VANCOUVER, June 11, 2015 /CNW/ - Global Gardens Group Acquisition Corp. (the "Company" or "Global Gardens") is pleased to announce that the Company has acquired all of the issued and outstanding securities of Global Gardens Group Inc. ("GGG"), a dairy-free natural food provider, pursuant to an amalgamation agreement dated as of April 24, 2015, a copy of which is available on SEDAR under the Company's SEDAR profile.
The transaction was carried out by way of a three-cornered amalgamation whereby a wholly-owned subsidiary of the Company amalgamated with GGG and the former shareholders of GGG received 21,173,096 shares of the Company, on the basis of one share for every one share previously held in GGG.

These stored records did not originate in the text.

What follows belongs to an exercise in optimizing a design on an open flow for small area, a short achievable clock period and few clock cycles; a production flow would make more cautious choices. At most, simulation tests tie the RTL to the original design; equivalence was not proved.

==> job 8149 <==
==> flow/design.v (excerpt) <==
module tag_value_order_message_parser #(
  parameter int unsigned INSTRUMENT_BYTES = 8
) (
  input  logic        clk_i,
  input  logic        rst_ni,
  input  logic        cfg_valid_i,
  input  logic [7:0]  cfg_field_separator_i,
  output logic        cfg_ready_o,
  input  logic        in_valid_i,
  input  logic [7:0]  in_data_byte_i,
  input  logic        in_is_last_i,
  output logic        in_ready_o,
  output logic        out_valid_o,
  input  logic        out_ready_i,
  output logic [6:0]  out_present_mask_o,
  output logic [31:0] out_order_id_o,
  output logic [31:0] out_client_id_o,
  output logic [31:0] out_side_code_o,
  output logic [31:0] out_order_quantity_o,
  output logic [31:0] out_order_kind_o,
  output logic [31:0] out_limit_price_o,
  output logic [63:0] out_instrument_text_o,
  output logic [3:0]  out_instrument_length_o,
  output logic [1:0]  out_status_o
);
==> flow/config.mk <==
export PLATFORM = sky130hd
export DESIGN_NAME = tag_value_order_message_parser
export DESIGN_NICKNAME = tag_value_order_message_parser
export VERILOG_FILES = /design/flow/design.v
export SDC_FILE = /design/flow/constraint.sdc
export NUM_CORES = 4
export LEC_CHECK = 0
export CAP_MARGIN = 20
export CORE_MARGIN = 2
export CORE_UTILIZATION = 40
export SETUP_SLACK_MARGIN = 3.5
export SLEW_MARGIN = 20
export TNS_END_PERCENT = 5
==> flow/constraint.sdc <==
create_clock -name core_clock -period 6.0 [get_ports {clk_i}]
set_input_delay 1.2000 -clock core_clock [delete_from_list [all_inputs] [get_ports {clk_i}]]
set_output_delay 1.2000 -clock core_clock [all_outputs]
set_load 0.01 [all_outputs]
standard.sh (not shown) runs the stock make flow with config.mk's settings and CLKGATE_MAP_FILE= SYNTH_SCRIPT=/design/flow/synth_recipe.tcl, a recipe that flattens the netlist after the stock synthesis.
==> flow/flow/run.sh <==
#!/bin/bash
# The standard layout, with two changes: the port buffers are buf_2 cells in place of
# the delay buffer buffer_ports picks on its own, and synthesis leaves adders to ABC
# (no full/half adder cells), which gives a faster accumulator. Each tool's output
# goes to standard.log.
set -euo pipefail
export BUFFER_PORTS_ARGS="-buffer_cell sky130_fd_sc_hd__buf_2"
export ADDER_MAP_FILE=
bash standard.sh finish > standard.log 2>&1
==> inputs of job 4648, as changes to job 8149 <==
--- a/flow/design.v
+++ b/flow/design.v
@@ -32,19 +32,12 @@
     logic [3:0]  key;
     logic [3:0]  val_len;
     logic [1:0]  phase;
     logic        neg;
     logic        num_err;
-    logic [3:0]  sig_cnt;
-    logic [1:0]  sig_cmp;
-    logic        c16;
-    logic [31:0] car;
     logic [63:0] buf_q;
   } field_t;
-  localparam logic [1:0] CMP_EQ = 2'd0;
-  localparam logic [1:0] CMP_LT = 2'd1;
-  localparam logic [1:0] CMP_GT = 2'd2;
   localparam field_t FIELD_CLEAR = '0;
 endpackage
 `timescale 1ns / 1ps
 module tag_value_order_message_parser #(
   parameter int unsigned INSTRUMENT_BYTES = 8
@@ -72,14 +65,11 @@
   output logic [1:0]  out_status_o
 );
   logic [7:0]  sep_q;
   logic        in_v_q;
   logic [7:0]  byte_q;
-  logic [4:0]  dig_q;
-  logic        neg_next;
-  logic [4:0]  dig_add;
-  logic [4:0]  dig_m12;
+  logic [4:0]  dig9_q;
   logic        last_q;
   tvo_pkg::field_t      fld_q;
   tvo_pkg::field_t      base;
   tvo_pkg::field_t      fld_d;
   logic        fresh_q;
@@ -90,10 +80,11 @@
   logic        is_eq;
   logic        is_digit;
   logic        is_space;
   logic        key_55;
   logic        key_num;
+  logic [4:0]  digit_add;
   logic [31:0] acc_next;
   logic        acc_ovf;
   assign cfg_ready_o = 1'b1;
   always_ff @(posedge clk_i or negedge rst_ni) begin
     if (!rst_ni) begin
@@ -102,28 +93,23 @@
       sep_q <= cfg_field_separator_i;
     end
   end
   logic out_v_q;
   logic clr_q;
-  logic rdy_q;
-  logic vsep_q;
-  logic in_adv;
   assign advance    = !(pend_q && (out_v_q || clr_q));
-  assign in_adv     = advance && !vsep_q;
-  assign in_ready_o = rdy_q;
+  assign in_ready_o = advance;
   always_ff @(posedge clk_i or negedge rst_ni) begin
     if (!rst_ni) begin
       in_v_q <= 1'b0;
-    end else if (in_adv) begin
+    end else if (advance) begin
       in_v_q <= in_valid_i;
     end
   end
   always_ff @(posedge clk_i) begin
-    if (in_adv) begin
+    if (advance) begin
       byte_q <= in_data_byte_i;
-      dig_q  <= {dig_add >= 5'd8, dig_add >= 5'd16,
-                 (dig_add >= 5'd16) ? dig_m12[2:0] : dig_add[2:0]};
+      dig9_q <= {1'b0, in_data_byte_i[3:0]} + 5'd9;
       last_q <= in_is_last_i;
     end
   end
   assign is_sep   = (byte_q == sep_q);
   assign is_eq    = (byte_q == tvo_pkg::CHAR_EQUALS);
@@ -134,53 +120,27 @@
   assign in_value = !fresh_q && (fld_q.piece_count == 2'd1) && !is_eq;
   assign key_55  = (fld_q.key == tvo_pkg::KS_55);
   assign key_num = (fld_q.key == tvo_pkg::KS_1) || (fld_q.key == tvo_pkg::KS_11) ||
                    (fld_q.key == tvo_pkg::KS_54) || (fld_q.key == tvo_pkg::KS_38) ||
                    (fld_q.key == tvo_pkg::KS_40) || (fld_q.key == tvo_pkg::KS_44);
-  assign neg_next = (in_v_q && (byte_q == tvo_pkg::CHAR_MINUS)) ||
-                    (!(in_v_q && (byte_q == tvo_pkg::CHAR_PLUS)) && !fresh_q && fld_q.neg);
-  assign dig_add  = {1'b0, in_data_byte_i[3:0]} + (neg_next ? 5'd9 : 5'd0);
-  assign dig_m12  = dig_add - 5'd12;
-  logic [31:0] csa_a;
-  logic [31:0] csa_b;
-  logic [31:0] csa_c;
-  logic [31:0] csa_d;
-  logic [31:0] csa_x1;
-  logic [31:0] csa_y1;
-  logic [31:0] csa_y1s;
-  logic [31:0] csa_x2;
-  logic [31:0] csa_y2;
-  logic [31:0] acc_car;
-  assign csa_a   = {fld_q.buf_q[28:0], dig_q[2:0]};
-  assign csa_b   = {fld_q.buf_q[30:0], 1'b0};
-  assign csa_c   = {fld_q.car[28:1], dig_q[4:3], 2'b00};
-  assign csa_d   = {fld_q.car[30:0], 1'b0};
-  assign csa_x1  = csa_a ^ csa_b ^ csa_c;
-  assign csa_y1  = (csa_a & csa_b) | (csa_a & csa_c) | (csa_b & csa_c);
-  assign csa_y1s = {csa_y1[30:0], 1'b0};
-  assign csa_x2  = csa_x1 ^ csa_y1s ^ csa_d;
-  assign csa_y2  = (csa_x1 & csa_y1s) | (csa_x1 & csa_d) | (csa_y1s & csa_d);
-  assign acc_next = csa_x2;
-  assign acc_car  = {csa_y2[30:0], 1'b0};
-  logic [3:0] dig_val;
-  logic [3:0] lim_dig;
-  logic       sig_lead0;
-  logic [1:0] cmp_next;
-  logic [3:0] sig_next;
-  assign dig_val   = byte_q[3:0];
-  localparam logic [39:0] LIMIT_DIGITS = 40'h8463847412;
-  assign lim_dig = (fld_q.sig_cnt > 4'd9) ? 4'd8 : LIMIT_DIGITS[fld_q.sig_cnt * 4 +: 4];
-  assign sig_lead0 = (fld_q.sig_cnt == 4'd0) && (dig_val == 4'd0);
-  assign cmp_next  = (fld_q.sig_cmp != tvo_pkg::CMP_EQ) ? fld_q.sig_cmp :
-                     (dig_val < lim_dig) ? tvo_pkg::CMP_LT :
-                     (dig_val == lim_dig) ? tvo_pkg::CMP_EQ : tvo_pkg::CMP_GT;
-  assign sig_next  = fld_q.sig_cnt + 4'd1;
-  assign acc_ovf   = !sig_lead0 &&
-                     ((fld_q.sig_cnt == 4'd10) ||
-                      ((fld_q.sig_cnt == 4'd9) &&
-                       ((cmp_next == tvo_pkg::CMP_GT) ||
-                        ((cmp_next == tvo_pkg::CMP_EQ) && !fld_q.neg))));
+  logic [31:0] acc_x;
+  logic [31:0] acc_y;
+  logic [31:0] acc_z;
+  logic [31:0] acc_s;
+  logic [31:0] acc_k;
+  assign digit_add = fld_q.neg ? dig9_q : {1'b0, byte_q[3:0]};
+  assign acc_x     = {fld_q.buf_q[28:0], 3'b000};
+  assign acc_y     = {fld_q.buf_q[30:0], 1'b0};
+  assign acc_z     = {27'd0, digit_add};
+  assign acc_s     = acc_x ^ acc_y ^ acc_z;
+  assign acc_k     = {(acc_x[30:0] & acc_y[30:0]) | (acc_x[30:0] & acc_z[30:0]) |
+                      (acc_y[30:0] & acc_z[30:0]), 1'b0};
+  assign acc_next  = acc_s + acc_k;
+  assign acc_ovf   = !fld_q.buf_q[31] &&
+                     ((fld_q.buf_q[30:0] > 31'd214748364) ||
+                      ((fld_q.buf_q[30:0] == 31'd214748364) && (digit_add >= 5'd8)) ||
+                      ((fld_q.buf_q[30:0] == 31'd214748363) && (digit_add == 5'd18)));
   always_comb begin
     fld_d = base;
     fld_d.buf_q = fresh_q ? 64'd0 : fld_q.buf_q;
     if (is_eq) begin
       if (base.piece_count != 2'd3) begin
@@ -222,15 +182,10 @@
         end
       end
       if (key_num && (fld_q.phase != tvo_pkg::PH_STOP)) begin
         if (is_digit) begin
           fld_d.buf_q[31:0] = acc_next;
-          fld_d.car         = acc_car;
-          if (!sig_lead0) begin
-            fld_d.sig_cnt = sig_next;
-            fld_d.sig_cmp = cmp_next;
-          end
           if (acc_ovf) begin
             fld_d.num_err = 1'b1;
             fld_d.phase   = tvo_pkg::PH_STOP;
           end else begin
             fld_d.phase   = tvo_pkg::PH_DIGITS;
@@ -249,41 +204,26 @@
           fld_d.phase = tvo_pkg::PH_STOP;
         end
       end
     end
   end
-  tvo_pkg::field_t fld_c;
-  always_comb begin
-    fld_c                         = fld_q;
-    {fld_c.c16, fld_c.buf_q[15:0]} = {1'b0, fld_q.buf_q[15:0]} + {1'b0, fld_q.car[15:0]};
-    fld_c.car[15:0]               = 16'd0;
-  end
-  logic need_vsep;
-  logic pend_n;
-  logic vsep_n;
-  assign need_vsep = !fresh_q && key_num;
-  assign pend_n    = vsep_q ? 1'b1 :
-                     in_adv ? (in_v_q && (is_sep || (last_q && !need_vsep))) : pend_q;
-  assign vsep_n    = !vsep_q && in_adv && in_v_q && !is_sep && last_q && need_vsep;
   always_ff @(posedge clk_i) begin
-    if (vsep_q) begin
-      fld_q  <= fld_c;
-    end else if (in_adv && in_v_q) begin
-      fld_q  <= is_sep ? (fresh_q ? tvo_pkg::FIELD_CLEAR : fld_c) : fld_d;
+    if (advance && in_v_q) begin
+      fld_q  <= is_sep ? base : fld_d;
       emit_q <= last_q;
     end
   end
   always_ff @(posedge clk_i or negedge rst_ni) begin
     if (!rst_ni) begin
       fresh_q <= 1'b1;
       pend_q  <= 1'b0;
-      vsep_q  <= 1'b0;
-    end else begin
-      pend_q <= pend_n;
-      vsep_q <= vsep_n;
-      if (in_adv && in_v_q) begin
+    end else if (advance) begin
+      if (in_v_q) begin
         fresh_q <= is_sep || last_q;
+        pend_q  <= is_sep || last_q;
+      end else begin
+        pend_q  <= 1'b0;
       end
     end
   end
   logic        close;
   logic        take;
@@ -305,31 +245,21 @@
   assign take  = out_v_q && out_ready_i;
   assign hasval  = (fld_q.val_len != 4'd0);
   assign taken   = hasval && (((fld_q.piece_count == 2'd1) && !fld_q.last_eq) ||
                               ((fld_q.piece_count == 2'd2) && fld_q.last_eq));
   assign num_bad = fld_q.num_err || (fld_q.phase == tvo_pkg::PH_SPACE) || (fld_q.phase == tvo_pkg::PH_SIGN);
-  assign num_val = {fld_q.buf_q[31:16] + fld_q.car[31:16] + {15'd0, fld_q.c16},
-                    fld_q.buf_q[15:0]} ^ {32{fld_q.neg}};
+  assign num_val = fld_q.buf_q[31:0] ^ {32{fld_q.neg}};
   logic [5:0] key_slot;
   assign key_slot = {fld_q.key == tvo_pkg::KS_44, fld_q.key == tvo_pkg::KS_40, fld_q.key == tvo_pkg::KS_38,
                      fld_q.key == tvo_pkg::KS_54, fld_q.key == tvo_pkg::KS_1,  fld_q.key == tvo_pkg::KS_11};
   assign wr_instr = close && taken && (fld_q.key == tvo_pkg::KS_55) &&
                     (fld_q.val_len <= 4'(INSTRUMENT_BYTES));
   assign err_long = close && taken && (fld_q.key == tvo_pkg::KS_55) &&
                     (fld_q.val_len > 4'(INSTRUMENT_BYTES));
   assign wr_num   = (close && taken && !num_bad) ? key_slot : 6'd0;
   assign err_num  = close && taken && num_bad && (key_slot != 6'd0);
   assign mask_set = {wr_num[5], wr_num[4], wr_num[3], wr_num[2], wr_instr, wr_num[1], wr_num[0]};
-  logic out_v_n;
-  assign out_v_n = take ? 1'b0 : ((close && emit_q) ? 1'b1 : out_v_q);
-  always_ff @(posedge clk_i or negedge rst_ni) begin
-    if (!rst_ni) begin
-      rdy_q <= 1'b1;
-    end else begin
-      rdy_q <= !(pend_n && (out_v_n || take)) && !vsep_n;
-    end
-  end
   always_ff @(posedge clk_i or negedge rst_ni) begin
     if (!rst_ni) begin
       clr_q   <= 1'b1;
       out_v_q <= 1'b0;
     end else begin
==> flow/run.sh (new file) <==
#!/bin/bash
# synth_recipe.tcl (not shown) runs the flow's synth.tcl, then flattens the netlist and writes it again
# the make line also repeats each setting of config.mk as NAME=value (left out here)
make -C /OpenROAD-flow-scripts/flow DESIGN_CONFIG=/design/flow/config.mk WORK_HOME=/design/flow/orfs CLKGATE_MAP_FILE= SYNTH_SCRIPT=/design/flow/synth_recipe.tcl finish
--- a/flow/config.mk
+++ b/flow/config.mk
@@ -5,9 +5,8 @@
 export SDC_FILE = /design/flow/constraint.sdc
 export NUM_CORES = 4
 export LEC_CHECK = 0
 export CAP_MARGIN = 20
 export CORE_MARGIN = 2
-export CORE_UTILIZATION = 40
-export SETUP_SLACK_MARGIN = 3.5
+export CORE_UTILIZATION = 60
+export SETUP_SLACK_MARGIN = 4.0
 export SLEW_MARGIN = 20
-export TNS_END_PERCENT = 5
removed: flow/flow/run.sh
removed: flow/standard.sh
==> notes.md <==
- Against job 4648, the synthesized cell count of job 8149 is higher by about 16%.
- In job 4648 the area after synthesis is lower than in job 8149, by 12%.
- Job 4648 never finished: it broke off in 4_1_cts (DPL-0038). Job 8149 completed with no timing, DRC or antenna violations.
Testbench counts of job 8149, summed over its fixed seeds: cycles 69,120.
For job 4648, only the layout was checked, not whether the RTL still works.

-- separate check: timing with driven ports --
No port has a modelled driver above. Below, the same layout with a new extraction and two added sets of constraints. Step 1 assumes that a clkbuf_16 drives the clock port and a buf_2 every other input. Step 2 adds t to the input delays and takes it off the output delays; t is the mean of the earliest and latest rising clock arrival at the registers after step 1. Input paths then give back, and output paths get back, about the clock's delay inside the block. Three values: ideal, step 1, step 2; two values: the first two.
run: job 8149
t, ns: 0.650
setup WS [ns]: 3.006 / 3.006 / 3.006
hold WS [ns]: 0.451 / 0.451 / 0.451
After both steps job 8149 still meets setup and hold. For job 8149, drivers alone change the setup slack by 0.000 ns; drivers and shift together by 0.000 ns.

The Company also announces that in connection with the completion of the amalgamation, the Company and GGG (prior to completion of the amalgamation) completed various non-brokered private placements and a brokered private placement by a syndicate led by Euro Pacific Canada Inc. and including Octagon Capital Corporation to raise aggregate gross proceeds of $4,273,120 through the issuance of an aggregate of 17,092,480 units at $0.25 per unit.
Each unit consisted of one common share and one common share purchase warrant exercisable at $0.40 for a period of 60 months, provided that if the closing price of the Company's shares on any stock exchange or quotation system on which the shares are then listed or quoted is equal to or greater than $0.80 for a period of 10 consecutive trading days, the Company will have the right to accelerate the expiry of the warrants by giving notice to the holders of the warrants that the warrants will expire at 4:30 p.m. (Vancouver time) on a date that is not less than 10 business days from the date notice is given.
In connection with the various private placements, the Company and GGG paid finder's or agent's fees of up to 8% in cash and 8% in finder or broker warrants having the same terms as the warrants issued under the private placements.
Prodigy Capital Corp. acted as financial adviser to the Company and GGG with respect to the transactions described in this press release.
The Canadian Stock Exchange ("CSE") has conditionally accepted the Company's application for the listing of its common shares. The Company submitted final listing documentation to the CSE today and subject to final approval of the CSE, the Company expects its shares to begin trading on the CSE in mid-June, 2015.
Rob Harrison, President and CEO of the Company, commented: "After nearly four years of research, product development and testing and package design, we are thrilled to have secured financing to roll out our product across Canada. The Dairy-free sector is witnessing dynamic growth led by the development of plant-based Food and Beverages. Strengthened by a veteran management team with Fortune 500 consumer packaged goods company experience, Global Gardens is looking forward to launching our proprietary brand in the market place."
About Euro Pacific Canada Inc.:
Euro Pacific Canada Inc. is a full service IIROC registered brokerage firm headquartered in Toronto, with offices in Montréal, Vancouver and Tokyo, Japan. The firm offers an integrated platform of corporate finance and advisory services, economic and equity research, institutional sales and trading, and private client services.
About Prodigy Capital Corp.:
Prodigy Capital Corp. is a Canadian private equity and merchant banking firm headquartered in Vancouver. The firm delivers industry-leading experience to companies in all stages of advancement in connection with mergers, acquisitions, financings, and risk management transactions.
Except for statements of historical fact, this news release contains certain "forwardlooking information" within the meaning of applicable securities laws. Forwardlooking information is frequently characterized by words such as "plan", "expect", "project", "intend", "believe", "anticipate", "estimate" and other similar words, or statements that certain events or conditions "may" or "will" occur. Forward-looking statements in this press release include, but are not limited to, the anticipated date of listing on the CSE, that the listing on the CSE will proceed at all and that the Company will have adequate financing to roll out its product in Canada and debut in the marketplace. Forwardlooking statements are based on the opinions and estimates of management at the date the statements are made, and are subject to a variety of risks and uncertainties and other factors that could cause actual events or results to differ materially from those anticipated in the forwardlooking statements, including, among others, whether a listing on the CSE will be accepted by the CSE, whether the listing on the CSE will proceed at all, and whether the Company will have adequate financing to roll out its product in Canada and debut in the marketplace. The Company undertakes no obligation to update forwardlooking information if circumstances or management's estimates or opinions should change except as required by law. The reader is cautioned not to place undue reliance on forwardlooking statements. More detailed information about potential factors that could affect projected results is included in the documents filed from time to time with the Canadian securities regulatory authorities by the Company.
SOURCE Global Gardens Group Acquisition Corp.